教育費を用意する際の視点は「貯蓄する」「運用する」「借りる」の3つです。では、それぞれのコツを解説していきましょう。

児童手当を貯めておくだけで約200万円の貯蓄に

まず考えるのは「貯蓄」によって教育費を賄う方法です。お子さんごとに専用の口座を用意するなどして、コツコツと貯めていきます。目標金額と期限を決めて逆算し、毎月の収入やボーナスから定期的に一定額を教育費の貯蓄に回すようにするとよいですね。

おすすめしたいのは、中学校卒業まで支給される児童手当をそのまま貯めておくこと。出生時から使わずに貯蓄していけば約200万円になるため、最低限の大学進学費用として活用できます。また、一般に子どもが成長していけばいくほど食費や被服費、レジャー費、習いごとなどにお金がかかるようになるので、必要経費が少ない幼少期はお金の貯め時。お子さんが小さいうちから、しっかり貯蓄できるようにしておきましょう。

なお、学資保険を貯蓄代わりに考えているご家庭もあるかもしれません。学資保険を選ぶなら、払込手数料や返戻率を確認し、元本割れしないかを確かめてください。学資保険には確かに貯蓄要素もありますが、どちらかといえば保護者に何かあったときのリスクヘッジとしての意味が強いので、そうした面も合わせて検討してくださいね。

教育費を「ふやす」という視点も必要

貯蓄はなかなか計画通りにはいかないもの。「文系よりも学費がかかる理系に進みたい」、「留学したい」などの希望によっては想定よりもお金が必要になることもあるので、貯蓄と並行して投資も計画的に行いましょう。

長期の積立投資は、投資の基本である長期・積立・分散を意識することで比較的リスクを抑えて運用することができるため、教育費を用意するのに適しています。運用益が非課税となるNISAを活用すれば、さらに効率よく投資を行うことができます。

大学に入学する18歳を基準にすれば期間は十分にありますから、できるだけ早いうちから投資を考えてみましょう。日々の運用実績に一喜一憂する必要はなく、長いスパンで目標金額を見据え、運用と貯蓄のバランスを調整していくことが大切です。自分で検討するのが難しければ、銀行などに相談してみるのもよいでしょう。

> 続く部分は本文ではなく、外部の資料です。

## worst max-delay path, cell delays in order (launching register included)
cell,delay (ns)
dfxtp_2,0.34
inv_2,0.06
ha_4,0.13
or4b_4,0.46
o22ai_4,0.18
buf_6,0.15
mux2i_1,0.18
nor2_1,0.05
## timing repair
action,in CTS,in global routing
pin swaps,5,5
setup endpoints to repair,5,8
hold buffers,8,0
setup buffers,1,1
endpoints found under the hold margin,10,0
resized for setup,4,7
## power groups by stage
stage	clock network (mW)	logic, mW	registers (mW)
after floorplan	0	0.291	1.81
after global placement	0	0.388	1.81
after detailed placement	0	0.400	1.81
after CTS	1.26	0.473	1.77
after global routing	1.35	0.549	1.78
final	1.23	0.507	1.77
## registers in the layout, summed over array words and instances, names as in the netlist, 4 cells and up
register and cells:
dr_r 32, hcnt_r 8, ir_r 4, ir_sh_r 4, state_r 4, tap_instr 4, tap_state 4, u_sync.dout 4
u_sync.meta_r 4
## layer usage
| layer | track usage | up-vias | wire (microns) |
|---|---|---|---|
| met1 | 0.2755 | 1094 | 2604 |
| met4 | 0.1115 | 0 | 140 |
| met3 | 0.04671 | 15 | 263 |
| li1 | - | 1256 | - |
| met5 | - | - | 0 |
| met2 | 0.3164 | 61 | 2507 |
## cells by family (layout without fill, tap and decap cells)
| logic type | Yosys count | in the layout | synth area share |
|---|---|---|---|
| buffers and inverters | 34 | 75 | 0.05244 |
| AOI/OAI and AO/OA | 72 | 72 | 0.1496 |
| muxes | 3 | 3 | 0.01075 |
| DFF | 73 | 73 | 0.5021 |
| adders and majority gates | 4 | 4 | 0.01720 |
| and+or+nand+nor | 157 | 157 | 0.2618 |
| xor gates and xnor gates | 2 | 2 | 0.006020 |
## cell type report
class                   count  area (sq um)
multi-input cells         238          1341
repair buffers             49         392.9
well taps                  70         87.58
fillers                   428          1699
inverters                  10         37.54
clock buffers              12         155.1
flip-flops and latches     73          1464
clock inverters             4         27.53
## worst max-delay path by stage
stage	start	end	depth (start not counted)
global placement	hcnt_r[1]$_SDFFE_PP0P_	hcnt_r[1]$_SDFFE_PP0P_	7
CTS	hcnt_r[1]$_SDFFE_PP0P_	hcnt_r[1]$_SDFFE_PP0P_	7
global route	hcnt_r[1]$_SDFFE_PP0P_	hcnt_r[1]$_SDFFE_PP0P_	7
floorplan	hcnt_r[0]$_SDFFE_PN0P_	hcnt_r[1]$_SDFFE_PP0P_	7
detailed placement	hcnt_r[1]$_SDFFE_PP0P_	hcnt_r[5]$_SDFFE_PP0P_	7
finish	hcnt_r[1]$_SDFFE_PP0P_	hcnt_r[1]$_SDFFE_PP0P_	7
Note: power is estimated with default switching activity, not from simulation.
File: src/sram_ctl_consts.svh
/*
 * Constants for the asynchronous x16 static memory controller.
 * Assumes a 50 MHz mclk; every timing count derives from nanoseconds.
 */
`ifndef SRAM_CTL_CONSTS_SVH
`define SRAM_CTL_CONSTS_SVH

`define CLK_PERIOD_NS 20
`define T_POWER_NS 1000
`define T_ACCESS_NS 12
`define T_STROBE_DV_NS 8
`define T_RELEASE_NS 6
`define T_WSETUP_NS 8
`define T_DSETUP_NS 6
`define T_STANDBY_NS 12
// least times round up
`define CEIL_CYC(ns) (((ns) + `CLK_PERIOD_NS - 1) / `CLK_PERIOD_NS)
`define POWER_CYC `CEIL_CYC(`T_POWER_NS)
`define READ_CYC `CEIL_CYC(`T_ACCESS_NS + `T_STROBE_DV_NS)
`define WRITE_CYC `CEIL_CYC(`T_WSETUP_NS + `T_RELEASE_NS + `T_DSETUP_NS)
`define IDLE_CYC `CEIL_CYC(`T_STANDBY_NS)

`endif

File: src/sram_ctl_pkg.sv
/*
 * Types shared by the controller, its checker, the memory model and the bench.
 * Assumes the constants header is compiled alongside.
 */
package sram_ctl_pkg;
    typedef enum logic [2:0] {
        ST_POWER,
        ST_IDLE,
        ST_READ,
        ST_WRITE,
        ST_RECOVER
    } ctl_state_e;
    typedef logic [15:0] word_t;
endpackage : sram_ctl_pkg
## config.mk

```make
export PLATFORM = sky130hd
export DESIGN_NAME = option_loader
export DESIGN_NICKNAME = d
export VERILOG_FILES = /design/src/hw/optload_pkg.sv /design/src/hw/option_hold.sv /design/src/hw/option_loader.sv
export VERILOG_INCLUDE_DIRS = /design/src /design/src/hw
export SDC_FILE = /design/constraint.sdc
export NUM_CORES = 1
export LEC_CHECK = 0
export BUFFER_PORTS_ARGS = -buffer_cell sky130_fd_sc_hd__buf_2
export CORE_ASPECT_RATIO = 1.75
export CORE_UTILIZATION = 38
export CTS_BUF_LIST = sky130_fd_sc_hd__clkbuf_8
export DETAILED_ROUTE_END_ITERATION = 16
export GPL_ROUTABILITY_DRIVEN = 0
export GPL_TIMING_DRIVEN = 0
export PLACE_DENSITY = 0.84
export SLEW_MARGIN = 10
export SYNTH_ARGS = -nofsm -noshare
export SYNTH_HDL_FRONTEND = slang
export SYNTH_SLANG_ARGS = --single-unit
```

## constraint.sdc

```tcl
create_clock -name pclk -period 1.7 [get_ports pclk]
set_input_delay 0.085 -clock pclk [delete_from_list [all_inputs] [get_ports pclk]]
set_output_delay 0.085 -clock pclk [all_outputs]
set_load 0.03 [all_outputs]
```

## src/hw/optload_defines.svh

```systemverilog
// constants for the option byte loader: offsets, field positions, timing
// assumes: included by bare name from every design file that needs it
`ifndef OPTLOAD_DEFINES_SVH
`define OPTLOAD_DEFINES_SVH

// ============================================================
// flash locations of the two user option bytes
`define FLASH_OPT0_ADDR 16'h0000
`define FLASH_OPT1_ADDR 16'h0001
// erased flash reads as all ones
`define OPT_ERASED 8'hFF

// ============================================================
// apb register byte offsets
`define OFS_CTRL 12'h000
`define OFS_STAT 12'h004

// control register bits
`define CTRL_WDT_START 0
`define CTRL_BO_STOP_OFF 1
`define CTRL_XTAL_RUN 2
// status register bits
`define STAT_LOADED 0
`define STAT_WDT_RUN 1
`define STAT_XTAL_RUN 2

// ============================================================
// timing: clock rate and crystal start-up stretch of reset
`define CLK_MHZ 100
`define XTAL_SETTLE_NS 2000
`define XTAL_SETTLE_CYC ((`XTAL_SETTLE_NS * `CLK_MHZ + 999) / 1000)
`define SETTLE_W 8

`endif

```

## src/hw/optload_pkg.sv

```systemverilog
// types shared by the option byte loader and its holding bank
// assumes: compiled before every module that imports it
package optload_pkg;

    // ============================================================
    // oscillator drive modes, in field encoding order
    typedef enum logic [1:0] {
        OSC_EXT_RC,
        OSC_MIN_POWER,
        OSC_MED_POWER,
        OSC_MAX_POWER
    } osc_mode_t;

    // first option byte layout, msb first
    typedef struct packed {
        logic watchdog_action_select;
        logic watchdog_always_on;
        osc_mode_t oscillator_drive_select;
        logic brownout_always_on;
        logic read_protect;
        logic reserved_one;
        logic write_protect;
    } opt_zero_t;

    // second option byte layout, msb first
    typedef struct packed {
        logic [2:0] reserved_hi;
        logic crystal_off_at_reset;
        logic [3:0] reserved_lo;
    } opt_one_t;

    // load sequencer states
    typedef enum logic [2:0] {
        LD_READ0,
        LD_CAP0,
        LD_CAP1,
        LD_SETTLE,
        LD_RUN
    } load_state_t;

endpackage : optload_pkg

```

## src/hw/option_hold.sv

```systemverilog
// holding bank for the two option bytes
// assumes: load strobes come only from the reset-time sequencer
`timescale 1ns/100ps
`include "optload_defines.svh"

module option_hold (
    // clock and reset
    input wire logic clk,
    input wire logic rst_n,
    // load strobes and flash data
    input wire logic load_zero,
    input wire logic load_one,
    input wire logic [7:0] flash_byte,
    // held configuration
    output optload_pkg::opt_zero_t opt_zero_q,
    output optload_pkg::opt_one_t opt_one_q
);
    import optload_pkg::*;

    // ============================================================
    // byte zero, erased value until the first load
    always_ff @(posedge clk or negedge rst_n) begin
        if (!rst_n) begin
            opt_zero_q <= opt_zero_t'(`OPT_ERASED);
        end else if (load_zero) begin
            opt_zero_q <= opt_zero_t'(flash_byte);
        end
    end

    // byte one
    always_ff @(posedge clk or negedge rst_n) begin
        if (!rst_n) begin
            opt_one_q <= opt_one_t'(`OPT_ERASED);
        end else if (load_one) begin
            opt_one_q <= opt_one_t'(flash_byte);
        end
    end
endmodule : option_hold

```

## src/hw/option_loader.sv

```systemverilog
// option byte loader: copies the user option bytes out of flash on every
// reset and drives the configuration of watchdog, oscillator, brown-out,
// debugger and flash controller from them
// assumes: flash answers a read one clock after flash_rd_en, same clock;
// stop_recovery is a one-cycle pulse from logic on pclk
//
// Summary of operation
// - action bit 0: time-out raises interrupt
// - action bit 1: time-out resets system
// - always-on 0: watchdog runs, cannot stop
// - always-on 1: start by instruction, sticky
// - drive field selects RC/min/med/max oscillator
// - brown-out off in stop needs control bit
// - brown-out always-on 1: never off
// - read protect 0: code hidden, debug limited
// - read protect 1: code open, debug full
// - write protect 0: user erase/program blocked
// - write protect 1: program and erase allowed
// - crystal bit never selects system clock
// - crystal bit 0 runs crystal, longer reset
// - load options on every reset first
// - holding registers hidden from software
`timescale 1ns/100ps
`include "optload_defines.svh"

module option_loader (
    // clock and reset
    input wire logic pclk,
    input wire logic presetn,
    // apb slave
    input wire logic psel,
    input wire logic penable,
    input wire logic pwrite,
    input wire logic [11:0] paddr,
    input wire logic [31:0] pwdata,
    output logic [31:0] prdata,
    output logic pready,
    output logic pslverr,
    // reset sources and core hold
    input wire logic stop_recovery,
    output logic cpu_hold,
    // flash read port
    output logic flash_rd_en,
    output logic [15:0] flash_addr,
    input wire logic [7:0] flash_rdata,
    // watchdog
    input wire logic watchdog_enable_instruction,
    input wire logic wdt_timeout,
    output logic wdt_run,
    output logic wdt_irq_req,
    output logic wdt_sys_reset,
    // oscillator
    output optload_pkg::osc_mode_t osc_mode,
    output logic crystal_en,
    // brown-out
    input wire logic stop_mode,
    output logic brownout_en,
    // debugger and flash controller
    output logic user_code_read_en,
    output logic debug_full_en,
    input wire logic user_prog_req,
    output logic user_prog_grant,
    input wire logic debug_mass_erase_req,
    output logic mass_erase_grant
);
    import optload_pkg::*;

    // ============================================================
    // declarations
    load_state_t state_q;
    load_state_t state_d;
    logic [`SETTLE_W-1:0] settle_q;
    opt_zero_t opt_zero_q;
    opt_one_t opt_one_q;
    logic load_zero;
    logic load_one;
    logic wdt_run_q;
    logic wdt_irq_q;
    logic wdt_rst_q;
    logic bo_stop_off_q;
    logic xtal_run_q;
    logic [31:0] prdata_q;
    logic setup_rd;
    logic access_wr;
    logic loaded;

    // ============================================================
    // register decode, shared by write and error paths
    function automatic logic reg_hit(input logic [11:0] a);
        reg_hit = (a == `OFS_CTRL) || (a == `OFS_STAT);
    endfunction : reg_hit

    // ============================================================
    // load sequencer
    // read both bytes before release
    always_comb begin
        state_d = state_q;
        unique case (state_q)
            LD_READ0: state_d = LD_CAP0;
            LD_CAP0: state_d = LD_CAP1;
            // only a running crystal needs the start-up stretch
            LD_CAP1: state_d = flash_rdata[4] ? LD_RUN : LD_SETTLE;
            LD_SETTLE: state_d = (settle_q == '0) ? LD_RUN : LD_SETTLE;
            LD_RUN: state_d = LD_RUN;
        endcase
        if (stop_recovery) begin
            state_d = LD_READ0;
        end
    end

    // state register, reset starts a load
    always_ff @(posedge pclk or negedge presetn) begin
        if (!presetn) begin
            state_q <= LD_READ0;
        end else begin
            state_q <= state_d;
        end
    end

    always_ff @(posedge pclk or negedge presetn) begin
        if (!presetn) begin
            settle_q <= '0;
        end else if (state_q == LD_CAP1) begin
            settle_q <= `SETTLE_W'(`XTAL_SETTLE_CYC - 1);
        end else if (state_q == LD_SETTLE && settle_q != '0) begin
            settle_q <= settle_q - 1'b1;
        end
    end

    // flash address follows the sequencer, one read per byte
    always_comb begin
        flash_rd_en = (state_q == LD_READ0) || (state_q == LD_CAP0);
        flash_addr = (state_q == LD_CAP0) ? `FLASH_OPT1_ADDR : `FLASH_OPT0_ADDR;
    end

    // data of a read arrives one cycle after its request
    assign load_zero = (state_q == LD_CAP0);
    assign load_one = (state_q == LD_CAP1);
    assign loaded = (state_q == LD_RUN);
    assign cpu_hold = !loaded;

    // ============================================================
    // bank loads only from sequencer
    option_hold u_hold (
        .clk(pclk),
        .rst_n(presetn),
        .load_zero(load_zero),
        .load_one(load_one),
        .flash_byte(flash_rdata),
        .opt_zero_q(opt_zero_q),
        .opt_one_q(opt_one_q)
    );

    // ============================================================
    // watchdog enable
    // auto start or sticky start
    always_ff @(posedge pclk or negedge presetn) begin
        if (!presetn) begin
            wdt_run_q <= 1'b0;
        end else if (stop_recovery && opt_zero_q.watchdog_always_on) begin
            wdt_run_q <= 1'b0;
        end else if (loaded && !opt_zero_q.watchdog_always_on) begin
            wdt_run_q <= 1'b1;
        end else if (loaded && (watchdog_enable_instruction || (access_wr
                && paddr == `OFS_CTRL && pwdata[`CTRL_WDT_START]))) begin
            wdt_run_q <= 1'b1;
        end
    end

    always_ff @(posedge pclk or negedge presetn) begin
        if (!presetn) begin
            wdt_irq_q <= 1'b0;
            wdt_rst_q <= 1'b0;
        end else begin
            wdt_irq_q <= wdt_timeout && wdt_run_q
                && !opt_zero_q.watchdog_action_select;
            wdt_rst_q <= wdt_timeout && wdt_run_q
                && opt_zero_q.watchdog_action_select;
        end
    end

    assign wdt_run = wdt_run_q;
    assign wdt_irq_req = wdt_irq_q;
    assign wdt_sys_reset = wdt_rst_q;

    // ============================================================
    // oscillator
    // drive mode straight from field
    assign osc_mode = opt_zero_q.oscillator_drive_select;

    // crystal run after reset is software's; clock select lives elsewhere
    always_ff @(posedge pclk or negedge presetn) begin
        if (!presetn) begin
            xtal_run_q <= 1'b0;
        end else if (load_one) begin
            xtal_run_q <= !flash_rdata[4];
        end else if (loaded && access_wr && paddr == `OFS_CTRL) begin
            xtal_run_q <= pwdata[`CTRL_XTAL_RUN];
        end
    end

    assign crystal_en = cpu_hold ? !opt_one_q.crystal_off_at_reset : xtal_run_q;

    // ============================================================
    // brown-out
    always_ff @(posedge pclk or negedge presetn) begin
        if (!presetn) begin
            bo_stop_off_q <= 1'b0;
        end else if (access_wr && paddr == `OFS_CTRL) begin
            bo_stop_off_q <= pwdata[`CTRL_BO_STOP_OFF];
        end
    end

    // off only in stop, when allowed
    assign brownout_en = !(stop_mode && !opt_zero_q.brownout_always_on
        && bo_stop_off_q);

    // ============================================================
    // protection
    // read protect gating
    assign user_code_read_en = opt_zero_q.read_protect;
    assign debug_full_en = opt_zero_q.read_protect;
    assign user_prog_grant = user_prog_req && opt_zero_q.write_protect && loaded;
    // debugger mass erase stays open whatever the protection
    assign mass_erase_grant = debug_mass_erase_req;

    // ============================================================
    // apb slave, zero wait states
    // holding bytes never on the bus
    assign setup_rd = psel && !penable && !pwrite;
    assign access_wr = psel && penable && pwrite && reg_hit(paddr);

    // read data captured in setup so it comes out of a flop
    always_ff @(posedge pclk or negedge presetn) begin
        if (!presetn) begin
            prdata_q <= 32'h0000_0000;
        end else if (setup_rd) begin
            prdata_q <= 32'h0000_0000;
            if (paddr == `OFS_CTRL) begin
                prdata_q[`CTRL_BO_STOP_OFF] <= bo_stop_off_q;
                prdata_q[`CTRL_XTAL_RUN] <= xtal_run_q;
            end else if (paddr == `OFS_STAT) begin
                prdata_q[`STAT_LOADED] <= loaded;
                prdata_q[`STAT_WDT_RUN] <= wdt_run_q;
                prdata_q[`STAT_XTAL_RUN] <= crystal_en;
            end
        end
    end

    assign prdata = prdata_q;
    assign pready = 1'b1;
    // unmapped offsets answer with an error, writes are dropped
    assign pslverr = psel && penable && !reg_hit(paddr);
endmodule : option_loader

```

長期積立のよいところは、教育費として積み立ててきた投資商品の一部を継続して、その後に必要となる老後資金などに充てられること。人生で必要になる資金を総合的にとらえ、柔軟に運用していくのが理想的です。

借りる場合は金利と返済計画に留意して

貯蓄では教育費が足りない場合、「借りる」という選択肢があります。教育費を借りるときに候補に上がるのは「奨学金」と「教育ローン」。奨学金の一部には支給型(返済がいらない)ものもあります。一般的に有利なものほど条件が厳しいため、日本学生支援機構(JASSO)のホームページなどを確認してください。

また教育ローンを借りるなら、まず検討したいのは国が提供する教育ローンです。金利は低めですが条件は厳しく、手続きも煩雑で時間と手間がかかるため、利用したいと思ったら早めに準備を。

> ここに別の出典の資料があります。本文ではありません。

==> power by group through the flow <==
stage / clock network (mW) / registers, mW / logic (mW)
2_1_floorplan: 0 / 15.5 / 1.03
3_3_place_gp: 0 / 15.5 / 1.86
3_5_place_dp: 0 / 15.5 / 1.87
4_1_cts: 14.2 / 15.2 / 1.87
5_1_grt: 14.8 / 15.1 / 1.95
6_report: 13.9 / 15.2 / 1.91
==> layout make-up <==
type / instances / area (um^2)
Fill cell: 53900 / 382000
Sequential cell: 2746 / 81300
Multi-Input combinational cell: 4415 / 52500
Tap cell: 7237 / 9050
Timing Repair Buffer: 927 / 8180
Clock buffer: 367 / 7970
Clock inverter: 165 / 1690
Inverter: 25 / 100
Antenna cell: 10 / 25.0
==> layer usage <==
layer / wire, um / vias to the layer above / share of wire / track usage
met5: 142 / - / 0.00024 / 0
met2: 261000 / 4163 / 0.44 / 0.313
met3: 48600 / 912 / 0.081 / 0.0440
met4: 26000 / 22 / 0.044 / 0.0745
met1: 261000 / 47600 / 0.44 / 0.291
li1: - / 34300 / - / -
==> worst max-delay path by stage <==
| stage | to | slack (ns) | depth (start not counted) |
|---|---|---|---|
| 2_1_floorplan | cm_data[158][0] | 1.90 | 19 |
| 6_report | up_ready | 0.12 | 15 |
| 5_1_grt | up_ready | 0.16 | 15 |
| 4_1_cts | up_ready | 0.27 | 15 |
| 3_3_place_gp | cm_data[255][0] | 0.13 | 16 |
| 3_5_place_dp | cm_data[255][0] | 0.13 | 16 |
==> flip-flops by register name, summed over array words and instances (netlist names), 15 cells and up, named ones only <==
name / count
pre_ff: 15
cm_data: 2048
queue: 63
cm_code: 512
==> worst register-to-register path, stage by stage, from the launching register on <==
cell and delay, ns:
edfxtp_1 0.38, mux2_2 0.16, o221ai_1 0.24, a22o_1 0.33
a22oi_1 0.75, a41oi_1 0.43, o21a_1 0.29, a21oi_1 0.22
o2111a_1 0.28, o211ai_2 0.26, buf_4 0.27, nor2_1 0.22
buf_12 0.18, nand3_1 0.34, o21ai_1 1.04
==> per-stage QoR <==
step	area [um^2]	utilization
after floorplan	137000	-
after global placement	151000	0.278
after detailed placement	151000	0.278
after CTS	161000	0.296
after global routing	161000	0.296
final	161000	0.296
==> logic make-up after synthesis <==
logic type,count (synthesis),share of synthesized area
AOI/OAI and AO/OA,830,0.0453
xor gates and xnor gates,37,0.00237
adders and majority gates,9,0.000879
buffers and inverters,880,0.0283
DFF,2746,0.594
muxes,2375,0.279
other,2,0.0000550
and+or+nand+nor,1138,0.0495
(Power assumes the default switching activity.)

つぎに検討するのは金融機関の教育ローンです。国の教育ローンほどではありませんが、その他のローンに比べて金利が低めに設定されているものもあるので情報収集してみましょう。緊急ですぐにお金が必要になった場合はカードローンなどを利用する手もありますが、金利が高い傾向にあるので、できるだけ他の手段を考えたほうが懸命です。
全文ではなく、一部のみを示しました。